The question arises even more today, given that we have since had this major experience. In fact, it’s one of the decisive experiences of our time: we are discovering today, as we encounter other cultures, that this demand for universality, which has driven European science and which classical morality has claimed as its own, is nothing less than universal. But that it’s rather singular; that is, the opposite, being – at least when brought to this point of necessity – proper to the cultural history of Europe alone. And firstly, how does one translate the “universal” when one leaves Europe? This is also why this demand for the universal, which we in Europe had comfortably placed in the credo of our assurances, in the principle of our self-evidence, should finally become salient again, in our eyes coming out of its banality, appearing inventive, audacious, and even adventurous. Some might even discover, from outside Europe, a fascinating strangeness to it.
The notion of uniform is equally ambiguous. One might actually think that it is the fulfillment and realization of the universal. But, in fact, it is its flip side; or rather, I’d say, it is its perversion. For the uniform is not a matter of reason like the universal, but of production: it is nothing but the standard and the stereotype. It stems not from necessity but from convenience: isn’t uniformity cheaper to produce? Whereas the universal is “turned towards the One”, the One being its ideal term, the uniform is merely the repetition of one, “formed” in an identical way, and is no longer inventive. But this confusion is all the more dangerous today, when globalization means that we see the same things reproduced and disseminated throughout the world. As these are the only things we see, because they saturate the landscape, we are tempted to credit them with the legitimacy of the universal, i. e. with a necessity in principle, when in fact, it is nothing more than an extension of the market and its justification is purely economic. The fact that, thanks to technical and media means, the uniformity of lifestyles, objects, and goods, as well as discourses and opinions, now tends to cover the planet from one end to the other, does not mean that they are universal. Even if they were to be found absolutely everywhere, a ‘what ought to be’[devoir-être] is lacking.

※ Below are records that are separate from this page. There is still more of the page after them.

Context: an optimization exercise on an open-source flow, tuned for a short achievable clock period and few clock cycles. The choices shown serve that exercise and are no tape-out recipe. For this run, only the layout was checked, not whether the RTL still works. Power is estimated from default activity; no workload was simulated.

## flow/design.v

```verilog
module pc(rst, clk, pc_en, pc_load, pc_in, pc_out);
  input rst, clk, pc_en, pc_load;
  input [7:0] pc_in;
  output reg [7:0] pc_out;
  always @(posedge clk or posedge rst) begin
    if (rst)
      pc_out <= 0;
    else if (pc_en) begin
      if (pc_load)
        pc_out <= pc_in;
      else
        pc_out <= pc_out + 1;
    end
  end
endmodule
module instr_reg(clk, rst, instr_in, instr_out, instr_load);
input wire clk,rst,instr_load;
input wire [7:0]instr_in;
output reg [7:0]instr_out;
always @(posedge clk or posedge rst) begin
    if (rst)
	instr_out <= 8'h00;
    else if (instr_load)
        instr_out <= instr_in;
  end
endmodule
module control_unit(
input clk, rst,
input [2:0] opcode,
output reg pc_en, pc_load, ir_load, reg_write, mem_read, mem_write,
output reg [2:0] alu_op
);
reg [1:0] state, next_state ;
parameter s0=2'b00, s1=2'b01, s2=2'b10, s3=2'b11;
always @(posedge clk or posedge rst) begin
    if (rst)
        state <= s0;       
    else
        state <= next_state;
end
always @(*) begin
pc_en = 0; 
pc_load = 0; 
ir_load = 0;
reg_write = 0; 
mem_read = 0;
mem_write = 0;
alu_op = 3'b000;
next_state = s0;
	case (state) 
	s0: begin  
		pc_en = 1; 
		pc_load = 0; 
		ir_load = 1;
		reg_write = 0; 
		mem_read = 0;
		mem_write = 0;
		next_state = s1;
		end
	s1: begin  
		pc_en = 0; 
		ir_load = 0; next_state = s2;
		end
	s2: begin  
		if(opcode <= 3'b100)  alu_op = opcode;
		else if (opcode == 3'b101)   mem_read = 1;
		else if (opcode == 3'b110)   mem_write = 1;
		else if (opcode == 3'b111)   begin pc_en = 1; pc_load = 1; end
		next_state = s3;
		end
	s3: begin  
		if(opcode<=3'b100) begin reg_write = 1; alu_op = opcode; end
		else if (opcode == 3'b101)   begin reg_write = 1; mem_read = 1; end
		next_state = s0;
		end
	endcase
end
endmodule
module reg_file(clk, rst, rs_addr, rt_addr, rd_addr, wr_data, reg_write, rs_data, rt_data);
  input wire clk, rst, reg_write;
  input wire [2:0] rs_addr, rd_addr, rt_addr;
  input wire [7:0] wr_data;
  output wire [7:0] rs_data, rt_data;
  reg [7:0] regs [0:7];
  assign rs_data = regs[rs_addr];
  assign rt_data = regs[rt_addr]; 
  integer i;
  always @(posedge clk or posedge rst) begin
    if (rst) begin
      for (i = 0; i < 8; i = i + 1)
        regs[i] <= 8'h00;
    end	
    else if (reg_write) begin
      regs[rd_addr] <= wr_data;
    end
  end
endmodule
module alu(a, b, alu_op, result, zero, carry);
input  wire [7:0] a, b;
input  wire [2:0] alu_op;
output reg  [7:0] result;
output wire       zero;
output reg        carry;
reg [8:0] temp;  
always @(*) begin
    result = 8'h00;
    carry  = 1'b0;
    temp   = 9'h000;
    case (alu_op)
        3'b000: begin   
            temp   = {1'b0, a} + {1'b0, b};
            result = temp[7:0];
            carry  = temp[8];
        end
        3'b001: begin   
            temp   = {1'b0, a} - {1'b0, b};
            result = temp[7:0];
            carry  = temp[8];
        end
        3'b010: result = a & b; 
        3'b011: result = a | b;
        3'b100: result = a ^ b;
        3'b101: result = b;
        3'b110: result = a;
        default: result = 8'h00;
    endcase
end
assign zero = (result == 8'h00);
endmodule
module toplevel(
    input  wire clk,
    input  wire rst,
    output wire [7:0] imem_addr,
    input  wire [7:0] imem_data,
    output wire [7:0] dmem_addr,
    output wire [7:0] dmem_wdata,
    output wire       dmem_we,
    input  wire [7:0] dmem_rdata
);
    wire [7:0] pc;
    wire [7:0] instr_mem_out;
    wire [7:0] ir_out;
    wire [2:0] opcode;
    wire [2:0] rd;
    wire [1:0] rs;
    wire [2:0] rs_addr;
    wire pc_en, pc_load, ir_load;
    wire reg_write, mem_read, mem_write;
    wire [2:0] alu_op;
    wire [7:0] rs_data, rt_data;
    wire [7:0] alu_result;
    wire alu_zero, alu_carry;
    wire [7:0] mem_data;
    wire [7:0] writeback_data;
    assign opcode = ir_out[7:5];
    assign rd     = ir_out[4:2];
    assign rs     = ir_out[1:0];
    assign rs_addr = {1'b0, rs};
    assign writeback_data =
        mem_read ? mem_data : alu_result;
    pc pc_inst (
        .clk(clk),
        .rst(rst),
        .pc_en(pc_en),
        .pc_load(pc_load),
        .pc_in(rt_data),       
        .pc_out(pc)
    );
    assign imem_addr     = pc;
    assign instr_mem_out = imem_data;
    instr_reg ir (
        .clk(clk),
        .rst(rst),
        .instr_in(instr_mem_out),
        .instr_out(ir_out),
        .instr_load(ir_load)
    );
    control_unit cu (
        .clk(clk),
        .rst(rst),
        .opcode(opcode),
        .pc_en(pc_en),
        .pc_load(pc_load),
        .ir_load(ir_load),
        .reg_write(reg_write),
        .mem_read(mem_read),
        .mem_write(mem_write),
        .alu_op(alu_op)
    );
    reg_file rf (
        .clk(clk),
        .rst(rst),
        .rs_addr(rd),
        .rt_addr(rs_addr),
        .rd_addr(rd),
        .wr_data(writeback_data),
        .reg_write(reg_write),
        .rs_data(rs_data),
        .rt_data(rt_data)
    );
    alu alu_inst (
        .a(rs_data),
        .b(rt_data),
        .alu_op(alu_op),
        .result(alu_result),
        .zero(alu_zero),
        .carry(alu_carry)
    );
    assign dmem_addr  = rt_data;
    assign dmem_wdata = rs_data;
    assign dmem_we    = mem_write;
    assign mem_data   = mem_read ? dmem_rdata : 8'h00;
endmodule
```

If the universal is a matter of logic, and the uniform belongs to the economic sphere, the common has a political dimension: the common is that which is shared. It was from this concept that the Greeks conceived the City. In contrast to the uniform, the common is not the similar; and this distinction is all the more important today, when, under the standardization imposed by globalization, we are tempted to think of the common in terms of reduction to the similar, in other words, to assimilation. But this common of the similar, if it is a common at all, is poor. That’s why, on the contrary, we need to promote the common that is not the similar: only this is intensive; only this is productive. This is what I’m here to claim. Because only the common that is not the similar is effective. Or, as a French painter of modernity, Braque, put it: “the common is true, the similar is false”. And he illustrated this with two painters: “Trouillebert looks like Corot, but they have nothing in common.” This is the crucial point today, whatever the scale of the common we’re considering – the City, the nation, or humanity: only if we promote a common that is not a reduction to the uniform, will the common of this community be active, effectively giving people something to share.
The common is not decreed, as the universal is, but is partly given: such is the common of my family or my “nation”, which comes to me by birth. Partly, it is something that is decided, and properly speaking, chosen: such is the commonality of a political movement, an association, or a party, of any collective commitment. As such, this commonality of sharing is distributed progressively: I have something in common with those closest to me, with those who belong to the same country, with those who speak the same language, but also with all humans, indeed with the entire animal kingdom, and even more broadly, with all living things – with this wider commonality ecology is now concerned with. Sharing the common is, indeed, in principle, extensive. But this “common”, as such, is also equivocal. For the limit that defines the interior of sharing can turn into its opposite. It can turn into a boundary that excludes all the others from this common. The inclusive is revealed in the process to be its reverse, exclusive . In closing inwards, it expels outwards, and such is the common becoming intolerant of communitarianism .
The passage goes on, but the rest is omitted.